La expectación es un estado del alma, el estado anímico más medieval de los tres que el alma tiene. La Edad Media, a medida que avanzan los estudios, se descubre como una era, harto vasta y lata, de una soterrada y latente expectación. Según el diccionario lexicográfico de la RAE, la palabra expectación proviene de la alocución persa bashimi-gareh, que significó: Pechos como dunas de arena ardiente; de aquí se transformó en shimig-ar, por doble elisión de las consonantes transpalatinas, y, por último, se transformó en la palabra actual, expectación, por aféresis vocálica y consonantización bimembre. Pero ya sabemos por experiencia que los orígenes de las palabras, como el origen de los dioses, es algo que mueve pocas ruedas de molino. Por ello, la expectación que sintieron en el siglo XI los habitantes de Europa no estaba consagrada a la palabra ni a Dios, sin embargo, sí estaba consagrada a la Palabra de Dios. Dios es esperanza, expectativa, enigma y misterio. Pero esto, sólo en Europa, que es donde ocurrió propiamente el hecho medieval. En Asia, Dios era y es pétalo, aroma, sangre y fuego; en América, Dios era y es frontera, exactitud, moneda y furia. En los continentes restantes, Dios se halla en la fase II de construcción conceptual colectiva.

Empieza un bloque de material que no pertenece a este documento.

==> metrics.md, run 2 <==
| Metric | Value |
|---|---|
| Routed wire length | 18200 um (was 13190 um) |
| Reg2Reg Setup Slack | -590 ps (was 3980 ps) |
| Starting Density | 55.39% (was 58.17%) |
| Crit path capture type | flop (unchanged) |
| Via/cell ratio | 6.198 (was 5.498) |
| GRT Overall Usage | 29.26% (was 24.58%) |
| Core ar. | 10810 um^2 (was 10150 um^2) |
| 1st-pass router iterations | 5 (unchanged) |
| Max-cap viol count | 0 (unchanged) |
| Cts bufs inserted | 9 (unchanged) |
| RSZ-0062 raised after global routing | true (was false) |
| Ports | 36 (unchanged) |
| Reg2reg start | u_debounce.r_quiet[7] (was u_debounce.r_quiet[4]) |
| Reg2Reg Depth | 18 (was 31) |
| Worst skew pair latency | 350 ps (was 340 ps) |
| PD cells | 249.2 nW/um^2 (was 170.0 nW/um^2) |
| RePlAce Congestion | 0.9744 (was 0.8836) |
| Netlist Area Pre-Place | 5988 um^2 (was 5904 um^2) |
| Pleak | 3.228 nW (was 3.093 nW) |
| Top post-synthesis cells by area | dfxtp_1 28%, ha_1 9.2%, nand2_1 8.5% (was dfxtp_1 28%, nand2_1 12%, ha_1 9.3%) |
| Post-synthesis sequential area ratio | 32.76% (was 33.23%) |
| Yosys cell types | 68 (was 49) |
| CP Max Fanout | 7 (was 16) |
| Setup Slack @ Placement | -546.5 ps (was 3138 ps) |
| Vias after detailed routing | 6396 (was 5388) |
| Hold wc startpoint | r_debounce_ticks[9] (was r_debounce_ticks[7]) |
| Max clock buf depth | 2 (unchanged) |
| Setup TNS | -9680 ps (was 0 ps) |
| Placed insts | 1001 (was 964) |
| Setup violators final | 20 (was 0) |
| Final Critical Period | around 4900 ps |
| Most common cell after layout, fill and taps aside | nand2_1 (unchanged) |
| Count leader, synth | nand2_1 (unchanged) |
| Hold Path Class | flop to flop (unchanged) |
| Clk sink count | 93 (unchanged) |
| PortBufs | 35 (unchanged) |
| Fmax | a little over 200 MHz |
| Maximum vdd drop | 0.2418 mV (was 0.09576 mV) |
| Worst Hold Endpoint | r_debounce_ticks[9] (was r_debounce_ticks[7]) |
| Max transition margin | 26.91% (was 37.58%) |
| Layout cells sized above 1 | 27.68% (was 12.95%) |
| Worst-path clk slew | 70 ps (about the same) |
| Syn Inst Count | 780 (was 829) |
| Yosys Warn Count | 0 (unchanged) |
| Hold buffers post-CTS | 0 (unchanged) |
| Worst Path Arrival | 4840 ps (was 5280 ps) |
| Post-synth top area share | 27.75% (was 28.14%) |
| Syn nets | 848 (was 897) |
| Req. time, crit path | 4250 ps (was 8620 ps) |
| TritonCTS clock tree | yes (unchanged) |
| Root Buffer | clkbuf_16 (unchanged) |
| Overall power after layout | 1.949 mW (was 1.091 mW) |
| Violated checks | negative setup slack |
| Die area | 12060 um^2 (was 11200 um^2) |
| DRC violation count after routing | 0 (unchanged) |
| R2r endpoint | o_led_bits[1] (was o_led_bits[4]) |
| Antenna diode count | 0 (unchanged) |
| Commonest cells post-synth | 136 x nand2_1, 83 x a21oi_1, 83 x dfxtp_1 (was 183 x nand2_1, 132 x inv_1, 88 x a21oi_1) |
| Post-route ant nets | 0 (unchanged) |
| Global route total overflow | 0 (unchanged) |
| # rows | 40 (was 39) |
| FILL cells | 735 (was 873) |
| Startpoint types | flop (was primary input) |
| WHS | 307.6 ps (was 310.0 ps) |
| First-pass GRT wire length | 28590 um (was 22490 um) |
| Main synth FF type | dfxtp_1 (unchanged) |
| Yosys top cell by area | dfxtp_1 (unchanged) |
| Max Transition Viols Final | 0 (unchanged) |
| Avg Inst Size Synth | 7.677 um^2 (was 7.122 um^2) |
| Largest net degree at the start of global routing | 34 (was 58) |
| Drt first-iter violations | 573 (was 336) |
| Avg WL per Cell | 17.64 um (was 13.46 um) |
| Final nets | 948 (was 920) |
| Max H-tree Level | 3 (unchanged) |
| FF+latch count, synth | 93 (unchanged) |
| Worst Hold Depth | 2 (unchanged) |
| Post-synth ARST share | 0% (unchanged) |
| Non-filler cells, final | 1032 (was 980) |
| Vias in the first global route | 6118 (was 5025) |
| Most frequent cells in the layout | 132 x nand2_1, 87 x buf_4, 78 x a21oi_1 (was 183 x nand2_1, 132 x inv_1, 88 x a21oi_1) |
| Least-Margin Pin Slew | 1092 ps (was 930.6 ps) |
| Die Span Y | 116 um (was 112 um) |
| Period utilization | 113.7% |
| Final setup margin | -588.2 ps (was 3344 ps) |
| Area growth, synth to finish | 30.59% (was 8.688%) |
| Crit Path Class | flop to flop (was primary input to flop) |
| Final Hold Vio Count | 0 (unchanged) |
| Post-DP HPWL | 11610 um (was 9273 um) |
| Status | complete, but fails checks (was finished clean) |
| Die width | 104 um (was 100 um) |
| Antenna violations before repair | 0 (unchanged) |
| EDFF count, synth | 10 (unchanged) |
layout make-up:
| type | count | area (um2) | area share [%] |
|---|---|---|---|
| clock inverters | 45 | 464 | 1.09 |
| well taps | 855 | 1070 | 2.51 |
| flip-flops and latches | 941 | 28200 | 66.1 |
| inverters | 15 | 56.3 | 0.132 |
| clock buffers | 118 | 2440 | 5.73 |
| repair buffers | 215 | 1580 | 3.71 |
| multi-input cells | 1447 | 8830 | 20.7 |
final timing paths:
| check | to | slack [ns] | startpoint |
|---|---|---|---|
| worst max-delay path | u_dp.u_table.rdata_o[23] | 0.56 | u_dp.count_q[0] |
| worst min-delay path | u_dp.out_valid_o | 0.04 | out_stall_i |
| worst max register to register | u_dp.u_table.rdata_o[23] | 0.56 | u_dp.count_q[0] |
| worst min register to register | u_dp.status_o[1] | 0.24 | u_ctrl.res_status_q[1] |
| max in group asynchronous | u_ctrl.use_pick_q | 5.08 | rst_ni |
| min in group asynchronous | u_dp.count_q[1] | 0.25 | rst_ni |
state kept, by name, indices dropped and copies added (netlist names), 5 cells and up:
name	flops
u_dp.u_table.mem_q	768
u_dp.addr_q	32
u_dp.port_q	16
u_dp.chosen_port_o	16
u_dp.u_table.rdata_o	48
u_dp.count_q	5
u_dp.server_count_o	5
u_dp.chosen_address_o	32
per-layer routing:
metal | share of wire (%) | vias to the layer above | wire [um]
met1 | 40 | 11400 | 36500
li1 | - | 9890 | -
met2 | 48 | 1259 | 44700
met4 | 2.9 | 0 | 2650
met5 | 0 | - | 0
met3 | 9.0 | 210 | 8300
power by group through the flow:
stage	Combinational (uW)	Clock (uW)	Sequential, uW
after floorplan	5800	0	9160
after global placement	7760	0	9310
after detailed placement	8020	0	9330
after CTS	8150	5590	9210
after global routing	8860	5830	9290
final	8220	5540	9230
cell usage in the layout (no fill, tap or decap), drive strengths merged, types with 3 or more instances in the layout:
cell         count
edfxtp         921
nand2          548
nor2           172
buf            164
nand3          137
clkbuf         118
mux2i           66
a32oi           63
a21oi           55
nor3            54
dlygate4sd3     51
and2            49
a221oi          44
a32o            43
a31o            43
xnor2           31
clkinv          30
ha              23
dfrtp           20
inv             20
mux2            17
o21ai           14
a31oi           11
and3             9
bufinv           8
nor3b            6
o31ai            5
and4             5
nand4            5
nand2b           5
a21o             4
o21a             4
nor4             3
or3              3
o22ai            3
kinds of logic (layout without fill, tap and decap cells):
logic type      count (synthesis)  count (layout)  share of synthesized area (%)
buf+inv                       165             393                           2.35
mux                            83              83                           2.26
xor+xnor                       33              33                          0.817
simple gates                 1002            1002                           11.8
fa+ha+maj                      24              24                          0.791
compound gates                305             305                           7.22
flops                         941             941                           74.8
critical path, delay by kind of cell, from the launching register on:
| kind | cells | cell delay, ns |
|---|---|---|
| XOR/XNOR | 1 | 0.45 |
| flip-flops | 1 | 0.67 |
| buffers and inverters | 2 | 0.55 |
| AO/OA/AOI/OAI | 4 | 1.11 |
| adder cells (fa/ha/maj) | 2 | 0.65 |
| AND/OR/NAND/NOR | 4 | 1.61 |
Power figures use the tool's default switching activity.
**src/hdl/dual_token_bucket_rr_shaper_unit_macros.svh**
```systemverilog
// assertion macros for the shaper
`ifndef DUAL_TOKEN_BUCKET_RR_SHAPER_UNIT_MACROS_SVH
`define DUAL_TOKEN_BUCKET_RR_SHAPER_UNIT_MACROS_SVH

// checked only out of reset
`define DTB_ASSERT(label, prop, msg) \
  label: assert property (@(posedge clk_i) disable iff (!rst_ni) prop) else $error(msg);

// checked at every edge, reset included
`define DTB_ASSERT_ALWAYS(label, prop, msg) \
  label: assert property (@(posedge clk_i) prop) else $error(msg);

`endif

```
**src/hdl/dtb_pkg.sv**
```systemverilog
package dtb_pkg;

  localparam int unsigned DEF_NUM_QUEUES  = 8;
  localparam int unsigned DEF_QUEUE_DEPTH = 16;
  localparam int unsigned MAX_RES         = 8;

  localparam logic [31:0] RST_BURST_SIZE = 32'd98304;
  localparam logic [15:0] RST_MAX_UNIT   = 16'd12144;
  localparam logic [15:0] RST_MEAN_RATE  = 16'd1000;
  localparam logic [15:0] RST_PEAK_RATE  = 16'd10000;
  localparam logic [4:0]  RST_QLIMIT     = 5'd0;

  localparam int unsigned CFG_IDX_W  = 3;
  localparam int unsigned CFG_DATA_W = 32;
  localparam int unsigned DIV_W      = 17;

  typedef enum logic [1:0] {
    CMD_FRAME  = 2'd0,
    CMD_REQ    = 2'd1,
    CMD_TICK   = 2'd2,
    CMD_UNUSED = 2'd3
  } cmd_e;

  typedef enum logic [CFG_IDX_W-1:0] {
    CFG_BURST = 3'd0,
    CFG_MTU   = 3'd1,
    CFG_MEAN  = 3'd2,
    CFG_PEAK  = 3'd3,
    CFG_QLIM  = 3'd4
  } cfg_idx_e;

  typedef enum logic {
    EV_SENT = 1'b0,
    EV_DROP = 1'b1
  } ev_e;

  typedef struct packed {
    logic        ev;
    logic [2:0]  queue;
    logic [15:0] len;
    logic [15:0] tag;
  } res_t;

endpackage

```
**src/hdl/dtb_div.sv**
```systemverilog
module dtb_div (
  input  logic                      clk_i,
  input  logic                      rst_ni,
  input  logic                      start_i,
  input  logic [dtb_pkg::DIV_W-1:0] dividend_i,
  input  logic [15:0]               divisor_i,
  output logic                      done_o,
  output logic [dtb_pkg::DIV_W-1:0] quotient_o
);
  import dtb_pkg::*;

  localparam int unsigned CNT_W = $clog2(DIV_W + 1);

  logic [DIV_W-1:0] rem_q, quo_q;
  logic [15:0]      dvs_q;
  logic [CNT_W-1:0] cnt_q;
  logic             busy_q, done_q;
  logic [DIV_W-1:0] rs;
  logic             ge;

  // one quotient bit per cycle, restoring
  assign rs = {rem_q[DIV_W-2:0], quo_q[DIV_W-1]};
  assign ge = rs >= {1'b0, dvs_q};

  always_ff @(posedge clk_i or negedge rst_ni) begin
    if (!rst_ni) begin
      rem_q  <= '0;
      quo_q  <= '0;
      dvs_q  <= '0;
      cnt_q  <= '0;
      busy_q <= 1'b0;
      done_q <= 1'b0;
    end else begin
      done_q <= 1'b0;
      if (start_i) begin
        rem_q  <= '0;
        quo_q  <= dividend_i;
        dvs_q  <= divisor_i;
        cnt_q  <= CNT_W'(DIV_W);
        busy_q <= 1'b1;
      end else if (busy_q) begin
        rem_q <= ge ? rs - {1'b0, dvs_q} : rs;
        quo_q <= {quo_q[DIV_W-2:0], ge};
        cnt_q <= cnt_q - 1'b1;
        if (cnt_q == CNT_W'(1)) begin
          busy_q <= 1'b0;
          done_q <= 1'b1;
        end
      end
    end
  end

  assign done_o     = done_q;
  assign quotient_o = quo_q;
endmodule

```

Los otros dos estados del alma están aún por ser descubiertos (se continúa con la idea absurda de que son tres los estados (?!?!)), aunque los trabajos de campo están ya muy avanzados y, poco a poco, se van vislumbrando algunas potencialidades por demás insospechadas (nada medievales, por cierto y por otro lado). En una audaz avanzadilla intelectual me atrevería a pronosticar que, si no la primera, sí la segunda, el aburrimiento iterativo tiene muchas posibilidades de alzarse con el primer o segundo premio, porque ya sabemos que la expectación, en el fondo, aburre (no así la esperanza, que más que una nominación filosófica es un instrumento más de la poesía). El aburrimiento, más si abunda en el eco repetitivo de nuestra rutina sideral, será más que un atributo a medida que transcurran los siglos y adquirirá sin duda los ornatos y galones de un auténtico estado del alma.
Del tercer y último componente poco podemos avanzar sin caer en la especulación o directamente en el ridículo. La sinrazón, la pasión, el amor profano, la lírica, el odio... Todos ellos podrían justificar la posesión de su parcela en el alma humana, en esa trinitaria sede lúgubre, recóndita y fría del hombre, donde suceden pocas cosas en realidad, o mejor dicho, donde ocurren siempre las mismas cosas. Yo elegiría la sinrazón, principal baluarte del ejercicio cotidiano del hombre y acrisolada costumbre de su pensamiento y de su mismo proceder.
Expectación, aburrimiento y sinrazón formarían, pues, los pilares fundamentales de esa catedral de humo y nube que llamamos alma y que nos unifica (o diversifica) en uno o varios puntos del tiempo y el espacio.
Ahora me voy abajo, a los billares, que he quedao con er Paco y con su primo er Quique.